Anti Affinity policy shows “Pending” on Prism Central
I received a question from a customer. There were some issues with anti-affinity rules in their environment, where the status would stay on “Pending”, after they had created an anti-affinity rule for VM’s. In my lab-environment I tried this out as well and, at first, ran into the same issue.
This is my environment:

As you can see, I have two clusters, connected to one Prism Central. I usually have my lab shut down and power it on, when needed. When that is the case, I usually try to not use too many resources, so If I can use one of the clusters, for my tests, that is perfectly fine. And that is relevant here.
So what I did was the following (for two VMs):
- Power on Nutanix Cluster – 1 and all required VM’s, like Prism Central and pfSense
- Power on Linux based Guest VM’s
- Move VM’s to the same host for two VM pairs
- Create a category
- Assign category to VM’s
- Create an Anti-Affinity Policy, with the created category
- Waited for (at least) half an hour (two ADS cycles)
And I did this twice, once as an AD-based user, with Super Admin permissions and once with the Admin account itself. I used one pair of VM’s per policy.
After all that, I found that the Anti Affinity policy stayed on “Pending”, like so, even after waiting for a long time:


Then I tried to find some answers. In one of the internal slack-posts I found around a similar issue, I was refered to a KB-article: https://portal.nutanix.com/page/documents/kbs/details?targetId=kA0VO000000BA450AG.

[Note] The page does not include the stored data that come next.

==> config.mk <==
export PLATFORM = sky130hd
export DESIGN_NAME = video_timing_gen
export DESIGN_NICKNAME = d
export VERILOG_FILES = /design/src/rtl/vtg_pkg.sv /design/src/rtl/vtg_wrap_counter.sv /design/src/rtl/video_timing_gen.sv
export SDC_FILE = /design/constraint.sdc
export NUM_CORES = 1
export LEC_CHECK = 0
export ABC_CLOCK_PERIOD_IN_PS = 2200
export BUFFER_PORTS_ARGS = -buffer_cell sky130_fd_sc_hd__buf_2
export CAP_MARGIN = 20
export CORE_MARGIN = 10
export CORE_UTILIZATION = 50
export CTS_CLUSTER_SIZE = 12
export DETAILED_ROUTE_END_ITERATION = 8
export PLACE_DENSITY = 0.82
export RECOVER_POWER = 25
export SLEW_MARGIN = 30
export SYNTH_ARGS = -nofsm -noshare
export SYNTH_HDL_FRONTEND = slang
export SYNTH_SLANG_ARGS = --single-unit
==> constraint.sdc <==
create_clock -name clk_i -period 2.2 [get_ports clk_i]
set_input_delay 0.44 -clock clk_i [delete_from_list [all_inputs] [get_ports clk_i]]
set_output_delay 0.44 -clock clk_i [all_outputs]
set_load 0.03 [all_outputs]
==> src/rtl/vtg_pkg.sv <==
// Shared types and constants for the video timing generator.
// The optional colour-bar helper is only used when VTG_PATTERN_EN is defined.
package vtg_pkg;

  typedef struct packed {
    int unsigned h_active;
    int unsigned h_fp;
    int unsigned h_sync;
    int unsigned h_bp;
    int unsigned v_active;
    int unsigned v_fp;
    int unsigned v_sync;
    int unsigned v_bp;
  } vtg_timing_t;

  localparam vtg_timing_t VTG_640x480 = '{
    h_active: 640, h_fp: 16, h_sync: 96, h_bp: 48,
    v_active: 480, v_fp: 10, v_sync: 2,  v_bp: 33
  };

  // Which timing signal drives each TMDS encoder control input.
  typedef enum logic [1:0] {
    TMDS_CTL_ZERO,
    TMDS_CTL_HSYNC,
    TMDS_CTL_VSYNC
  } tmds_ctl_src_e;

  localparam tmds_ctl_src_e TMDS_BLUE_C0  = TMDS_CTL_HSYNC;
  localparam tmds_ctl_src_e TMDS_BLUE_C1  = TMDS_CTL_VSYNC;
  localparam tmds_ctl_src_e TMDS_GREEN_C0 = TMDS_CTL_ZERO;
  localparam tmds_ctl_src_e TMDS_GREEN_C1 = TMDS_CTL_ZERO;
  localparam tmds_ctl_src_e TMDS_RED_C0   = TMDS_CTL_ZERO;
  localparam tmds_ctl_src_e TMDS_RED_C1   = TMDS_CTL_ZERO;

  localparam int unsigned VTG_NUM_BARS = 8;

  // Bar order white, yellow, cyan, green, magenta, red, blue, black.
  function automatic logic [23:0] vtg_bar_rgb(input logic [2:0] idx);
    return {{8{~idx[1]}}, {8{~idx[2]}}, {8{~idx[0]}}};
  endfunction

endpackage

==> src/rtl/vtg_wrap_counter.sv <==
// Modulo counter that resets to its last value so the first enabled edge lands on 0.
// o_wrap is combinational: high when the next increment returns the count to 0.
module vtg_wrap_counter
  import vtg_pkg::*;
#(
  parameter int W   = 4,
  parameter int MOD = 16
) (
  input  logic         clk_i,
  input  logic         i_rst,
  input  logic         i_inc,
  output logic [W-1:0] o_count,
  output logic         o_wrap
);

  localparam logic [W-1:0] LAST = W'(MOD - 1);

  logic [W-1:0] r_count;
  logic         w_at_last;

  assign w_at_last = (r_count == LAST);
  assign o_wrap    = i_inc && w_at_last;
  assign o_count   = r_count;

  always_ff @(posedge clk_i) begin
    if (i_rst) begin
      r_count <= LAST;
    end else if (i_inc) begin
      r_count <= w_at_last ? '0 : r_count + W'(1);
    end
  end

endmodule

==> src/rtl/video_timing_gen.sv <==
// Raster timing generator: registered DE/hsync/vsync, pixel coordinates and start pulses.
// Define VTG_PATTERN_EN to add the rgb_o colour-bar test pattern output.
module video_timing_gen
  import vtg_pkg::*;
#(
  parameter int unsigned H_ACTIVE = VTG_640x480.h_active,
  parameter int unsigned H_FP     = VTG_640x480.h_fp,
  parameter int unsigned H_SYNC   = VTG_640x480.h_sync,
  parameter int unsigned H_BP     = VTG_640x480.h_bp,
  parameter int unsigned V_ACTIVE = VTG_640x480.v_active,
  parameter int unsigned V_FP     = VTG_640x480.v_fp,
  parameter int unsigned V_SYNC   = VTG_640x480.v_sync,
  parameter int unsigned V_BP     = VTG_640x480.v_bp,
  parameter bit          H_POL    = 1'b0,
  parameter bit          V_POL    = 1'b0,
  localparam int unsigned H_TOTAL = H_ACTIVE + H_FP + H_SYNC + H_BP,
  localparam int unsigned V_TOTAL = V_ACTIVE + V_FP + V_SYNC + V_BP,
  localparam int W_X = $clog2(H_TOTAL),
  localparam int W_Y = $clog2(V_TOTAL)
) (
  input  logic           clk_i,
  input  logic           rst_i,
  output logic           de_o,
  output logic           hsync_o,
  output logic           vsync_o,
  output logic [W_X-1:0] x_o,
  output logic [W_Y-1:0] y_o,
  output logic           line_start_o,
  output logic           frame_start_o
`ifdef VTG_PATTERN_EN
  ,
  output logic [23:0]    rgb_o
`endif
);

  if (H_TOTAL < 2 || V_TOTAL < 2) begin : g_bad_total
    $error("video_timing_gen: H_TOTAL and V_TOTAL must both be at least 2");
  end
  if (H_ACTIVE < 1 || H_FP < 1 || H_SYNC < 1 || H_BP < 1 ||
      V_ACTIVE < 1 || V_FP < 1 || V_SYNC < 1 || V_BP < 1) begin : g_bad_param
    $error("video_timing_gen: every timing parameter must be at least 1");
  end

  localparam logic [W_X-1:0] H_ACT_END  = W_X'(H_ACTIVE);
  localparam logic [W_X-1:0] H_SYNC_BEG = W_X'(H_ACTIVE + H_FP);
  localparam logic [W_X-1:0] H_SYNC_END = W_X'(H_ACTIVE + H_FP + H_SYNC);
  localparam logic [W_Y-1:0] V_ACT_END  = W_Y'(V_ACTIVE);
  localparam logic [W_Y-1:0] V_SYNC_BEG = W_Y'(V_ACTIVE + V_FP);
  localparam logic [W_Y-1:0] V_SYNC_END = W_Y'(V_ACTIVE + V_FP + V_SYNC);

  logic [W_X-1:0] w_h_cnt;
  logic [W_Y-1:0] w_v_cnt;
  logic           w_h_wrap;
  logic           w_v_wrap;

  vtg_wrap_counter #(.W(W_X), .MOD(int'(H_TOTAL))) u_h_cnt (
    .clk_i   (clk_i),
    .i_rst   (rst_i),
    .i_inc   (1'b1),
    .o_count (w_h_cnt),
    .o_wrap  (w_h_wrap)
  );

  vtg_wrap_counter #(.W(W_Y), .MOD(int'(V_TOTAL))) u_v_cnt (
    .clk_i   (clk_i),
    .i_rst   (rst_i),
    .i_inc   (w_h_wrap),
    .o_count (w_v_cnt),
    .o_wrap  (w_v_wrap)
  );

  // Decode the values the counters take at this edge so outputs line up with x/y.
  logic [W_X-1:0] w_h_next;
  logic [W_Y-1:0] w_v_next;
  logic           w_de_next;
  logic           w_hs_active;
  logic           w_vs_active;
  logic           w_line_next;
  logic           w_frame_next;

  assign w_h_next     = w_h_wrap ? '0 : w_h_cnt + W_X'(1);
  assign w_v_next     = w_v_wrap ? '0 : (w_h_wrap ? w_v_cnt + W_Y'(1) : w_v_cnt);
  assign w_de_next    = (w_h_next < H_ACT_END) && (w_v_next < V_ACT_END);
  assign w_hs_active  = (w_h_next >= H_SYNC_BEG) && (w_h_next < H_SYNC_END);
  assign w_vs_active  = (w_v_next >= V_SYNC_BEG) && (w_v_next < V_SYNC_END);
  assign w_line_next  = (w_h_next == '0);
  assign w_frame_next = w_line_next && (w_v_next == '0);

  logic           r_de;
  logic           r_hsync;
  logic           r_vsync;
  logic [W_X-1:0] r_x;
  logic [W_Y-1:0] r_y;
  logic           r_line_start;
  logic           r_frame_start;

  always_ff @(posedge clk_i) begin
    if (rst_i) begin
      r_de          <= 1'b0;
      r_hsync       <= ~H_POL;
      r_vsync       <= ~V_POL;
      r_x           <= '0;
      r_y           <= '0;
      r_line_start  <= 1'b0;
      r_frame_start <= 1'b0;
    end else begin
      r_de          <= w_de_next;
      r_hsync       <= w_hs_active ? H_POL : ~H_POL;
      r_vsync       <= w_vs_active ? V_POL : ~V_POL;
      r_x           <= w_h_next;
      r_y           <= w_v_next;
      r_line_start  <= w_line_next;
      r_frame_start <= w_frame_next;
    end
  end

  assign de_o          = r_de;
  assign hsync_o       = r_hsync;
  assign vsync_o       = r_vsync;
  assign x_o           = r_x;
  assign y_o           = r_y;
  assign line_start_o  = r_line_start;
  assign frame_start_o = r_frame_start;

`ifdef VTG_PATTERN_EN
  // Bars are H_ACTIVE/8 wide; anything past the seventh boundary is the last bar.
  localparam int unsigned BAR_W = H_ACTIVE / VTG_NUM_BARS;

  logic [2:0]  w_bar_idx;
  logic [23:0] r_rgb;

  always_comb begin
    w_bar_idx = '0;
    for (int k = 1; k < int'(VTG_NUM_BARS); k++) begin
      if (w_h_next >= W_X'(k * int'(BAR_W))) w_bar_idx = 3'(k);
    end
  end

  always_ff @(posedge clk_i) begin
    if (rst_i) begin
      r_rgb <= '0;
    end else begin
      r_rgb <= w_de_next ? vtg_bar_rgb(w_bar_idx) : 24'h000000;
    end
  end

  assign rgb_o = r_rgb;
`endif

endmodule

==> metrics.md <==
| Metric | Value |
|---|---|
| # clock sinks | 42 |
| Sequential power share | 28.4% |
| Post-DRT Antenna Nets | 0 |
| R2R Path End | frame_start_o |
| Clk pwr share | 15.8% |
| Post-synthesis sequential area ratio | 44.4% |
| Worst-skew pair later-pin latency | 0.29 ns |
| RSZ-0062 raised after global routing | yes |
| GRT Total Usage | 15.0% |
| Fraction of layout cells with a size suffix above 1 | 31.6% |
| Fillers | 283 |
| Maxcap violations | 0 |
| Largest net degree at the start of global routing | 37 |
| I/O pins | 27 |
| Multi-input logic area | 0.00104 mm2 |
| I/O Buffers | 26 |
| Post-synthesis adder-cell area fraction | 1.98% |
| Hold Startpoint | rst_i |
| Final Cycle Share | 104% |
| Yosys reg bits | 42 |
| Leak Pwr | 0.998 nW |
| Gpl congestion | 0.998 |
| Syn_area_per_cell | 8.80 um2 |
| Placed Instance Area | 0.00221 mm2 |
| DIE AREA | 0.00664 mm2 |
| Drt total wl | 5250 um |
| Sw Pwr | 0.00156 W |
| Residual DRC | 0 |
| Average wire per standard cell | 16.7 um |
| Compound-cell area share of the yosys netlist | 12.6% |
| Antenna violations before repair | 0 |
| Die width | 81.5 um |
| Worst slew pin tran | 0.440 ns |
| CTS Buf Count | 5 |
| Failing checks | negative setup slack |
| CTS tree | yes |
| Xor and xnor area share after synthesis | 4.17% |
| CP Class | flip-flop to flip-flop |
| Total area of sequential cells | 843 um2 |
| Root Buffer | clkbuf_8 |
| Fmax | 436 MHz |
| Fin worst setup slack | -0.0911 ns |
| HP Class | primary input to flip-flop |
| Die Height | 81.5 um |
| Crit end category | flip-flop |
| Total iterations of the first detailed-routing run | 4 |
| Vias in the first global route | 1,646 |
| Asr flop ratio synth | 0% |
| Nets | 270 |
| Slew HR | 70.4% |
| Tot Pwr | 0.00369 W |
| Synthesized Nets | 220 |
| Main flop type after synthesis | dfxtp_1 |
| Initial Util | 51.7% |
| R2R cell count | 10 |
| Combinational share of power | 55.8% |
| Clk pin slew, worst setup/hold paths | 0.07 ns |
| First-pass GRT wire length | 7850 um |
| Initial DRC Count | 153 |
| P_int | 0.00212 W |
| Max IR drop VDD | 0.815 mV |
| FF-to-FF Start | u_v_cnt.o_count[0] |
| # setup viols final | 1 |
| Status | finished with violations |
| Worst R2R Setup Slack | -0.09 ns |
| Worst Path Arrival | 2.49 ns |
| Placed Instances | 301 |
| Clock skew | 0.00424 ns |
| Design area | 0.00245 mm2 |
| Simple-Gate Fraction of Synth Area | 30.9% |
| Switching Share | 42.4% |
| Gate Count Post-Synth | 215 |
| Power Dens Cells | 1510 mW/mm2 |
| Hold Path End | u_h_cnt.o_count[8] |
| Count of cell types in the netlist | 42 |
| Fin crit period | 2.29 ns |
| Post-synth EDFFs | 0 |
| H-tree levels | 2 |
| HPWL after DPL | 3360 um |
| Largest family of logic cells by synthesized area | simple AND/OR/NAND/NOR gates |
| Site row count | 22 |
| Warnings, synthesis | 0 |
| WP data required | 2.40 ns |
| Via count | 1,796 |
| Critical Path Fanout Max | 9 |
| Core Box Area | 0.00366 mm2 |
| Hold Slack | 0.479 ns |
| Via/cell ratio | 5.72 |
| Remaining global-route overflow | 0 |
| Antenna Cells | 0 |
| Max clock buf depth | 2 |
| Max Transition Viols Final | 0 |
| Synth Cell Area | 0.00189 mm2 |
| Hold Crit Depth | 2 |
| Mux contribution to synthesized area | 0% |
| Layout Cells excl Fill | 314 |
| P&R area growth vs syn | 29.4% |
| Final hold vios | 0 |
| Startpoint types | flip-flop |
-- cell type report --
class / instances / share of cell area [%]
inverter: 4 / 0.613
multi-input combinational: 151 / 42.3
clock inverter: 1 / 1.23
timing repair buffer: 61 / 15.8
sequential: 42 / 34.5
clock buffer: 7 / 3.12
tap: 48 / 2.45
-- synth_stat cells (3+ instances only) --
cell / instances / area share, %
nor4_1: 7 / 2.3
xnor2_1: 4 / 1.9
nand2_1: 13 / 2.6
inv_1: 4 / 0.79
or2_2: 4 / 1.3
nand4_1: 6 / 2.0
a31oi_1: 4 / 1.3
xor2_1: 5 / 2.3
ha_1: 3 / 2.0
nand3_1: 10 / 2.6
a21oi_1: 8 / 2.1
nor3_1: 8 / 2.1
dfxtp_1: 42 / 44
clkbuf_1: 11 / 2.2
nor2b_1: 5 / 1.7
a211oi_1: 4 / 1.6
and3_1: 5 / 1.7
nor2_1: 29 / 5.8
nand2b_1: 5 / 1.7
o21ai_0: 6 / 1.6
buf_4: 3 / 1.2
-- what timing repair did --
action | CTS | global route
resized for setup | 6 | 20
buffers inserted | 2 | 3
pin swaps | 4 | 10
setup endpoints to repair | 6 | 12
hold buffers | 0 | 0
-- power by group through the flow --
stage / clock network (W) / registers [W] / logic (W)
after floorplan: 0 / 0.00121 / 0.00108
after global placement: 0 / 0.00104 / 0.00170
after detailed placement: 0 / 0.00105 / 0.00173
after CTS: 0.000593 / 0.00103 / 0.00182
after global routing: 0.000613 / 0.00107 / 0.00220
final: 0.000583 / 0.00104 / 0.00206
-- layout by cell type (no fill, tap or decap), drive strengths merged, types with 6 or more instances in the layout --
cell type  count
a21oi          8
buf           49
clkbuf        19
dfxtp         42
nand2         13
nand3         10
nand4          6
nor2          29
nor3           8
nor4           9
o21ai          6
-- metal layers --
layer	GRT usage [%]	routed length (um)
met3	4.37	386
met1	17.9	2220
met4	6.92	144
met5	0	0
met2	24.2	2500
-- state kept, by name, summed over array words and instances (netlist names) --
signal,cells
vsync_o,1
u_h_cnt.o_count,7
frame_start_o,1
hsync_o,1
y_o,10
de_o,1
line_start_o,1
x_o,10
u_v_cnt.o_count,10
-- critical path, stage by stage, from the launching register on --
cell,delay [ns]
dfxtp_2,0.33
inv_2,0.08
ha_4,0.12
or4b_4,0.48
nor4_4,0.18
buf_6,0.18
buf_8,0.13
a21oi_1,0.05
o22ai_1,0.17
nand4_1,0.15
nor4_2,0.32
-- stage by stage --
step	util (%)	worst slack [ns]	TNS, ns
after floorplan	-	0.0804	0
after global placement	60.4	0.0112	0
after detailed placement	60.4	-0.00962	-0.00962
after CTS	64.6	0.00657	0
after global routing	66.8	-0.166	-0.396
final	66.8	-0.0911	-0.0911
-- logic make-up (layout without fill, tap and decap cells) --
| logic type | Yosys count | after routing |
|---|---|---|
| and+or+nand+nor | 104 | 104 |
| DFF | 42 | 42 |
| AOI/OAI and AO/OA | 35 | 35 |
| buffers and inverters | 22 | 73 |
| xor gates and xnor gates | 9 | 9 |
| adders and majority gates | 3 | 3 |
-- worst max path at each step --
stage	startpoint	to	slack [ns]	depth (start not counted)
2_1_floorplan	u_v_cnt.o_count[0]	frame_start_o	0.08	9
3_3_place_gp	u_v_cnt.o_count[0]	de_o	0.01	9
3_5_place_dp	u_v_cnt.o_count[0]	frame_start_o	-0.01	8
4_1_cts	u_v_cnt.o_count[0]	u_v_cnt.o_count[3]	0.007	10
5_1_grt	u_v_cnt.o_count[0]	frame_start_o	-0.17	10
6_report	u_v_cnt.o_count[0]	frame_start_o	-0.09	10
Note: power is estimated with default switching activity, not from simulation.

Which did more or less describe my issue, but I am not using any firewalls. However, I did see log entries like this:
E0113 08:39:04.494000Z 228621 vmm_error.go:1956] vm-anti-affinity-policies/v4_list_legacy_vm_anti_affinity_policy.go:248 Failed to get supported clusters for anti-affinity policy: Error occurred in trying to get Anduril capabilities: Error in sending RPC: 103
This more or less led me in the direction of the second cluster. So I powered on the second cluster and after that was completed, the Policy first moved to:

and after two of the VM’s were placed on different hosts, to:

After resolving this, I shut down the second cluster again, remove the policies, recreate the policies and see if that would recreate the problem. It did, althoug this time I got a different entry in the log-file:
10:29:06.919091Z 228621 vmm_error.go:1956] vm-anti-affinity-policies/policy_engine_apply_task.go:198 7ddf0a50-4e93-52a8-b36a-baf7d5c42444: Failed to CreateOrUpdateVmGroupWithAntiAffinity through Narsil at a cluster with UUID 000640c9-e04b-4b7a-71c7-005056a52cdf: rpc error: code = Unavailable desc = last connection error: connection error: desc = "transport: Error while dialing: dial tcp 172.17.200.103:2121: i/o timeout".
Which seems to indicate that this time it does know where to connect, but just can’t, while at first it didn’t know where to connect. Small distinction, but identical results.